Stored data entries:
........
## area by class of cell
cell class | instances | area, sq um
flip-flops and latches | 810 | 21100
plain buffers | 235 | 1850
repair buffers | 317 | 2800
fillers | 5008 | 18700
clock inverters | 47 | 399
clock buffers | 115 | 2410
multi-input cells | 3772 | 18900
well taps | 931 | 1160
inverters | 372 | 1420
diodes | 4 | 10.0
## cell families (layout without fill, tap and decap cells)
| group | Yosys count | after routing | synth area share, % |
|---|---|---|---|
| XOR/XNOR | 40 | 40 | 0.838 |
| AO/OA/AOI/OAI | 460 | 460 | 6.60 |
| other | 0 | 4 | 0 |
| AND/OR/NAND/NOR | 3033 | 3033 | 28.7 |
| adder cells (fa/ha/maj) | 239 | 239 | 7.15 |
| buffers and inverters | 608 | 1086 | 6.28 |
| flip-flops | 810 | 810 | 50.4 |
===== src/rtl/core/i2c_master_bit_sequencer_macros.svh =====
// ----------------------------------------------------------------------------
// i2c master bit sequencer assertion macros
// shared concurrent assertion forms, sampled on clock, off during reset
// ----------------------------------------------------------------------------
`ifndef I2C_MASTER_BIT_SEQUENCER_MACROS_SVH
`define I2C_MASTER_BIT_SEQUENCER_MACROS_SVH

// condition that holds at every clock edge out of reset
`define I2CMBS_ASSERT(lbl, expr, msg) \
   lbl: assert property (@(posedge clock) disable iff (reset) (expr)) else $error(msg);

// condition that implies a consequence in the next cycle
`define I2CMBS_ASSERT_NEXT(lbl, ante, cons, msg) \
   lbl: assert property (@(posedge clock) disable iff (reset) (ante) |=> (cons)) \
      else $error(msg);

`endif


===== src/rtl/core/i2cmbs_pkg.sv =====
// ----------------------------------------------------------------------------
// i2c master bit sequencer package
// shared types, codes and constants of the bit sequencer
// ----------------------------------------------------------------------------
`timescale 1ns / 1ps

package i2cmbs_pkg;

   // function codes of the request
   localparam logic [2:0] FUNC_START    = 3'd0;
   localparam logic [2:0] FUNC_STOP     = 3'd1;
   localparam logic [2:0] FUNC_WRITE    = 3'd2;
   localparam logic [2:0] FUNC_WAIT_ACK = 3'd3;
   localparam logic [2:0] FUNC_READ     = 3'd4;

   // register indexes of the csr channel
   localparam int CSR_ADDR_W = 8;
   localparam int CSR_DATA_W = 16;
   localparam logic [CSR_ADDR_W-1:0] CSR_TICKS_PER_UNIT = 8'd0;
   localparam logic [CSR_ADDR_W-1:0] CSR_ACK_LIMIT      = 8'd1;

   // register reset values
   localparam logic [15:0] TICKS_PER_UNIT_RESET = 16'd1;
   localparam logic [7:0]  ACK_LIMIT_RESET      = 8'd250;

   // datapath widths and limits
   localparam int DELAY_W     = 19;
   localparam int BIT_COUNT_W = 4;
   localparam logic [BIT_COUNT_W-1:0] BITS_PER_BYTE = 4'd8;
   localparam logic [7:0] ACK_COUNT_MAX = 8'hFF;

   // delay lengths as shifts of one unit
   localparam logic [1:0] SHIFT_FOUR_UNITS = 2'd2;
   localparam logic [1:0] SHIFT_TWO_UNITS  = 2'd1;
   localparam logic [1:0] SHIFT_ONE_UNIT   = 2'd0;

   // command queue between front and back
   localparam int QUEUE_DEPTH = 2;
   localparam int QUEUE_PTR_W = $clog2(QUEUE_DEPTH);
   localparam int QUEUE_CNT_W = $clog2(QUEUE_DEPTH + 1);

   // command class decided by the front
   typedef enum logic [2:0] {
      CMD_NONE,
      CMD_START,
      CMD_STOP,
      CMD_WRITE,
      CMD_WAIT_ACK,
      CMD_READ
   } cmd_kind_type;

   // bus phase of the sequencer
   typedef enum logic [3:0] {
      PH_IDLE,
      PH_START_A,
      PH_START_B,
      PH_STOP_A,
      PH_STOP_B,
      PH_STOP_C,
      PH_WR_A,
      PH_WR_B,
      PH_WR_C,
      PH_WA_A,
      PH_WA_B,
      PH_WA_POLL,
      PH_RD_A,
      PH_RD_B,
      PH_AK_A,
      PH_AK_B
   } phase_type;

   // one tick as held in the queue
   typedef struct packed {
      cmd_kind_type kind;
      logic [7:0]   tx_byte;
      logic         send_ack;
      logic         sda_sampled;
   } tick_entry_type;

   // configuration seen by the back
   typedef struct packed {
      logic [15:0] ticks_per_unit;
      logic [7:0]  ack_limit;
   } cfg_type;

   // ticks of a delay: one unit shifted left by 0, 1 or 2
   function automatic logic [DELAY_W-1:0] delay_ticks(input logic [15:0] unit,
                                                      input logic [1:0]  shift);
      logic [DELAY_W-1:0] wide;
      wide = {{(DELAY_W-16){1'b0}}, unit};
      return wide << shift;
   endfunction

endpackage
<file path="src/rtl/core/mwd_pkg.sv">
// Shared types and constants for the magic word packet deframer.
// No dependencies; every other file imports this package.
package mwd_pkg;

  // Fixed header layout: 4 sync bytes, length, ident, sequence id
  localparam int          HEADER_BYTES    = 12;
  localparam logic [3:0]  SYNC_BYTES      = 4'd4;
  localparam logic [3:0]  POS_LEN_LO      = 4'd4;
  localparam logic [3:0]  POS_LEN_HI      = 4'd5;
  localparam logic [3:0]  POS_IDENT_LO    = 4'd6;
  localparam logic [3:0]  POS_IDENT_HI    = 4'd7;
  localparam logic [3:0]  POS_SEQ_B0      = 4'd8;
  localparam logic [3:0]  POS_SEQ_B1      = 4'd9;
  localparam logic [3:0]  POS_SEQ_B2      = 4'd10;
  localparam logic [3:0]  HDR_COUNT_END   = 4'(HEADER_BYTES);
  localparam logic [15:0] HDR_LEN         = 16'(HEADER_BYTES);
  localparam logic [15:0] COMPRESS_BIT    = 16'h8000;

  // Default depth of the queue between front and back
  localparam int          QUEUE_DEPTH_DEF = 2;

  // Parser phase, one-hot
  typedef enum logic [2:0] {
    PH_HUNT = 3'b001,
    PH_HEAD = 3'b010,
    PH_DATA = 3'b100
  } phase_t;

  // One queued result item, ident still raw
  typedef struct packed {
    logic [7:0]  data;
    logic [15:0] ident;
    logic [31:0] seq;
    logic        last;
    logic        empty;
    logic        err;
  } entry_t;

  // Queue to back-end handshake
  typedef struct packed {
    logic   valid;
    entry_t entry;
  } q_out_t;

endpackage

</file>
<file path="src/rtl/core/mwd_intf.sv">
// Channel interfaces: received bytes, result items, start word writes.
// Depends on mwd_pkg.
interface mwd_rx_if import mwd_pkg::*; ();
  logic       valid;
  logic       ready;
  logic [7:0] rx_byte;
  modport source (output valid, output rx_byte, input ready);
  modport sink   (input valid, input rx_byte, output ready);
endinterface

interface mwd_res_if import mwd_pkg::*; ();
  logic        valid;
  logic        ready;
  logic [7:0]  payload_byte;
  logic [14:0] packet_ident;
  logic        is_compressed;
  logic [31:0] sequence_id;
  logic        last_of_packet;
  logic        empty_packet;
  logic        length_error;
  modport source (output valid, output payload_byte, output packet_ident,
                  output is_compressed, output sequence_id, output last_of_packet,
                  output empty_packet, output length_error, input ready);
  modport sink   (input valid, input payload_byte, input packet_ident,
                  input is_compressed, input sequence_id, input last_of_packet,
                  input empty_packet, input length_error, output ready);
endinterface

interface mwd_cfg_if import mwd_pkg::*; ();
  logic        valid;
  logic        ready;
  logic [31:0] start_word;
  modport source (output valid, output start_word, input ready);
  modport sink   (input valid, input start_word, output ready);
endinterface

</file>
<file path="src/rtl/core/mwd_front.sv">
// Front end: sync word hunt, header capture and payload byte classification.
// Depends on mwd_pkg and the channel interfaces; pushes items into mwd_queue.
module mwd_front import mwd_pkg::*; (
  input  logic   clk,
  input  logic   rst,
  mwd_rx_if.sink  rx,
  mwd_cfg_if.sink cfg,
  input  logic   q_ready,
  output logic   push,
  output entry_t push_entry
);

  logic [31:0] start_word;
  phase_t      phase, phase_next;
  logic [31:0] sync_window, sync_window_next;
  logic [3:0]  header_count, header_count_next;
  logic [15:0] total_length, total_length_next;
  logic [15:0] ident_word, ident_word_next;
  logic [31:0] seq_word, seq_word_next;
  logic [15:0] bytes_left, bytes_left_next;
  logic        accept;
  logic        has_result;
  logic [7:0]  b;

  assign cfg.ready = 1'b1;
  assign rx.ready  = q_ready;
  assign accept    = rx.valid && q_ready;
  assign b         = rx.rx_byte;

  // Start word register
  always_ff @(posedge clk) begin
    if (rst) begin
      start_word <= '0;
    end else if (cfg.valid) begin
      start_word <= cfg.start_word;
    end
  end

  // Parser next state
  always_comb begin
    phase_next        = phase;
    sync_window_next  = sync_window;
    header_count_next = header_count;
    total_length_next = total_length;
    ident_word_next   = ident_word;
    seq_word_next     = seq_word;
    bytes_left_next   = bytes_left;
    has_result        = 1'b0;
    push_entry        = '0;
    unique case (phase)
      PH_HEAD: begin
        unique case (header_count)
          POS_LEN_LO:   total_length_next = {8'd0, b};
          POS_LEN_HI:   total_length_next = {b, total_length[7:0]};
          POS_IDENT_LO: ident_word_next   = {8'd0, b};
          POS_IDENT_HI: ident_word_next   = {b, ident_word[7:0]};
          POS_SEQ_B0:   seq_word_next     = {24'd0, b};
          POS_SEQ_B1:   seq_word_next     = {16'd0, b, seq_word[7:0]};
          POS_SEQ_B2:   seq_word_next     = {8'd0, b, seq_word[15:0]};
          default:      seq_word_next     = {b, seq_word[23:0]};
        endcase
        header_count_next = header_count + 4'd1;
        if (header_count_next == HDR_COUNT_END) begin
          // header complete: length checked here
          phase_next        = PH_HUNT;
          sync_window_next  = '0;
          header_count_next = '0;
          push_entry.ident  = ident_word_next;
          push_entry.seq    = seq_word_next;
          if (total_length < HDR_LEN) begin
            has_result       = 1'b1;
            push_entry.err   = 1'b1;
          end else if (total_length == HDR_LEN) begin
            has_result       = 1'b1;
            push_entry.last  = 1'b1;
            push_entry.empty = 1'b1;
          end else begin
            bytes_left_next = total_length - HDR_LEN;
            phase_next      = PH_DATA;
          end
        end
      end
      PH_DATA: begin
        bytes_left_next  = bytes_left - 16'd1;
        has_result       = 1'b1;
        push_entry.data  = b;
        push_entry.ident = ident_word;
        push_entry.seq   = seq_word;
        push_entry.last  = (bytes_left_next == 16'd0);
        if (push_entry.last) begin
          phase_next        = PH_HUNT;
          sync_window_next  = '0;
          header_count_next = '0;
        end
      end
      default: begin
        // hunting: slide window, newest byte on top
        sync_window_next = {b, sync_window[31:8]};
        if (header_count < SYNC_BYTES) begin
          header_count_next = header_count + 4'd1;
        end
        if (header_count_next == SYNC_BYTES && sync_window_next == start_word) begin
          phase_next = PH_HEAD;
        end
      end
    endcase
  end

  assign push = accept && has_result;

  // Control state
  always_ff @(posedge clk) begin
    if (rst) begin
      phase        <= PH_HUNT;
      sync_window  <= '0;
      header_count <= '0;
    end else if (accept) begin
      phase        <= phase_next;
      sync_window  <= sync_window_next;
      header_count <= header_count_next;
    end
  end

  // Header fields
  always_ff @(posedge clk) begin
    if (accept) begin
      total_length <= total_length_next;
      ident_word   <= ident_word_next;
      seq_word     <= seq_word_next;
      bytes_left   <= bytes_left_next;
    end
  end

endmodule

</file>
<file path="src/rtl/core/mwd_queue.sv">
// Short register queue between front and back end.
// Depends on mwd_pkg for the entry type.
module mwd_queue import mwd_pkg::*; #(
  parameter int DEPTH = QUEUE_DEPTH_DEF
) (
  input  logic   clk,
  input  logic   rst,
  input  logic   push,
  input  entry_t push_entry,
  output logic   push_ready,
  input  logic   pop,
  output q_out_t q_out
);

  localparam int PW = (DEPTH > 1) ? $clog2(DEPTH) : 1;
  localparam int CW = $clog2(DEPTH + 1);
  localparam logic [PW-1:0] LAST_PTR = PW'(DEPTH - 1);
  localparam logic [CW-1:0] FULL_CNT = CW'(DEPTH);

  entry_t        mem [DEPTH];
  logic [PW-1:0] wr_ptr, rd_ptr;
  logic [CW-1:0] count;

  assign push_ready  = (count != FULL_CNT);
  assign q_out.valid = (count != '0);
  assign q_out.entry = mem[rd_ptr];

  // Storage
  always_ff @(posedge clk) begin
    if (push) begin
      mem[wr_ptr] <= push_entry;
    end
  end

  // Pointers and fill count
  always_ff @(posedge clk) begin
    if (rst) begin
      wr_ptr <= '0;
      rd_ptr <= '0;
      count  <= '0;
    end else begin
      if (push) begin
        wr_ptr <= (wr_ptr == LAST_PTR) ? '0 : wr_ptr + PW'(1);
      end
      if (pop) begin
        rd_ptr <= (rd_ptr == LAST_PTR) ? '0 : rd_ptr + PW'(1);
      end
      if (push && !pop) begin
        count <= count + CW'(1);
      end else if (pop && !push) begin
        count <= count - CW'(1);
      end
    end
  end

endmodule

</file>
<file path="src/rtl/core/mwd_back.sv">
// Back end: splits the ident and holds each result item in the output register.
// Depends on mwd_pkg and the result channel interface.
module mwd_back import mwd_pkg::*; (
  input  logic      clk,
  input  logic      rst,
  input  q_out_t    q_out,
  output logic      pop,
  mwd_res_if.source res
);

  logic load;

  assign load = q_out.valid && (!res.valid || res.ready);
  assign pop  = load;

  // Output valid
  always_ff @(posedge clk) begin
    if (rst) begin
      res.valid <= 1'b0;
    end else if (!res.valid || res.ready) begin
      res.valid <= q_out.valid;
    end
  end

  // Output payload; compressed flag taken off the ident
  always_ff @(posedge clk) begin
    if (load) begin
      res.payload_byte   <= q_out.entry.data;
      res.packet_ident   <= q_out.entry.ident[14:0];
      res.is_compressed  <= |(q_out.entry.ident & COMPRESS_BIT);
      res.sequence_id    <= q_out.entry.seq;
      res.last_of_packet <= q_out.entry.last;
      res.empty_packet   <= q_out.entry.empty;
      res.length_error   <= q_out.entry.err;
    end
  end

endmodule

</file>
<file path="src/rtl/core/magic_word_packet_deframer.sv">
// Magic word packet deframer, top level.
// A result item on res is registered twice: in the queue storage, then in the output register.
// Throughput: one byte per cycle, set by the combinational parser in the front end.
// The front stalls only when the queue is full, i.e. when res is back-pressured.
// Reset (rst, synchronous): hunting, window cleared, queue empty, start_word 0.
module magic_word_packet_deframer import mwd_pkg::*; #(
  parameter int QUEUE_DEPTH = QUEUE_DEPTH_DEF
) (
  input  logic      clk,
  input  logic      rst,
  mwd_rx_if.sink    rx,
  mwd_cfg_if.sink   cfg,
  mwd_res_if.source res
);

  logic   push;
  logic   push_ready;
  logic   pop;
  entry_t push_entry;
  q_out_t q_out;

  mwd_front u_front (
    .clk        (clk),
    .rst        (rst),
    .rx         (rx),
    .cfg        (cfg),
    .q_ready    (push_ready),
    .push       (push),
    .push_entry (push_entry)
  );

  mwd_queue #(.DEPTH(QUEUE_DEPTH)) u_queue (
    .clk        (clk),
    .rst        (rst),
    .push       (push),
    .push_entry (push_entry),
    .push_ready (push_ready),
    .pop        (pop),
    .q_out      (q_out)
  );

  mwd_back u_back (
    .clk   (clk),
    .rst   (rst),
    .q_out (q_out),
    .pop   (pop),
    .res   (res)
  );

endmodule

</file>
<file path="src/flat_wrapper.sv">
// flat-port wrapper written by rule: the top's interface ports become plain ports
module magic_word_packet_deframer_flat import mwd_pkg::*;
#(
  parameter int QUEUE_DEPTH = QUEUE_DEPTH_DEF
)
  (clk, rst, rx_valid, rx_rx_byte, rx_ready, cfg_valid, cfg_start_word, cfg_ready, res_valid, res_payload_byte, res_packet_ident, res_is_compressed, res_sequence_id, res_last_of_packet, res_empty_packet, res_length_error, res_ready);
  mwd_rx_if rx_i ();
  mwd_cfg_if cfg_i ();
  mwd_res_if res_i ();
  input  logic clk;
  input  logic rst;
  input wire logic [$bits(rx_i.valid)-1:0] rx_valid;
  input wire logic [$bits(rx_i.rx_byte)-1:0] rx_rx_byte;
  output wire logic [$bits(rx_i.ready)-1:0] rx_ready;
  input wire logic [$bits(cfg_i.valid)-1:0] cfg_valid;
  input wire logic [$bits(cfg_i.start_word)-1:0] cfg_start_word;
  output wire logic [$bits(cfg_i.ready)-1:0] cfg_ready;
  output wire logic [$bits(res_i.valid)-1:0] res_valid;
  output wire logic [$bits(res_i.payload_byte)-1:0] res_payload_byte;
  output wire logic [$bits(res_i.packet_ident)-1:0] res_packet_ident;
  output wire logic [$bits(res_i.is_compressed)-1:0] res_is_compressed;
  output wire logic [$bits(res_i.sequence_id)-1:0] res_sequence_id;
  output wire logic [$bits(res_i.last_of_packet)-1:0] res_last_of_packet;
  output wire logic [$bits(res_i.empty_packet)-1:0] res_empty_packet;
  output wire logic [$bits(res_i.length_error)-1:0] res_length_error;
  input wire logic [$bits(res_i.ready)-1:0] res_ready;
  assign rx_i.valid = rx_valid;
  assign rx_i.rx_byte = rx_rx_byte;
  assign rx_ready = rx_i.ready;
  assign cfg_i.valid = cfg_valid;
  assign cfg_i.start_word = cfg_start_word;
  assign cfg_ready = cfg_i.ready;
  assign res_valid = res_i.valid;
  assign res_payload_byte = res_i.payload_byte;
  assign res_packet_ident = res_i.packet_ident;
  assign res_is_compressed = res_i.is_compressed;
  assign res_sequence_id = res_i.sequence_id;
  assign res_last_of_packet = res_i.last_of_packet;
  assign res_empty_packet = res_i.empty_packet;
  assign res_length_error = res_i.length_error;
  assign res_i.ready = res_ready;
  magic_word_packet_deframer #(.QUEUE_DEPTH(QUEUE_DEPTH)) u_core (.clk(clk), .rst(rst), .rx(rx_i), .cfg(cfg_i), .res(res_i));
endmodule
</file>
........
» EXERCISE PROMPT: Retype only this portion of the data above: the line containing "interface mwd_cfg_if import mwd_pkg::*; ();", the line containing "always_comb begin", and all lines between them, exactly.

» ANSWER TO THE EXERCISE:
interface mwd_cfg_if import mwd_pkg::*; ();
  logic        valid;
  logic        ready;
  logic [31:0] start_word;
  modport source (output valid, output start_word, input ready);
  modport sink   (input valid, input start_word, output ready);
endinterface

</file>
<file path="src/rtl/core/mwd_front.sv">
// Front end: sync word hunt, header capture and payload byte classification.
// Depends on mwd_pkg and the channel interfaces; pushes items into mwd_queue.
module mwd_front import mwd_pkg::*; (
  input  logic   clk,
  input  logic   rst,
  mwd_rx_if.sink  rx,
  mwd_cfg_if.sink cfg,
  input  logic   q_ready,
  output logic   push,
  output entry_t push_entry
);

  logic [31:0] start_word;
  phase_t      phase, phase_next;
  logic [31:0] sync_window, sync_window_next;
  logic [3:0]  header_count, header_count_next;
  logic [15:0] total_length, total_length_next;
  logic [15:0] ident_word, ident_word_next;
  logic [31:0] seq_word, seq_word_next;
  logic [15:0] bytes_left, bytes_left_next;
  logic        accept;
  logic        has_result;
  logic [7:0]  b;

  assign cfg.ready = 1'b1;
  assign rx.ready  = q_ready;
  assign accept    = rx.valid && q_ready;
  assign b         = rx.rx_byte;

  // Start word register
  always_ff @(posedge clk) begin
    if (rst) begin
      start_word <= '0;
    end else if (cfg.valid) begin
      start_word <= cfg.start_word;
    end
  end

  // Parser next state
  always_comb begin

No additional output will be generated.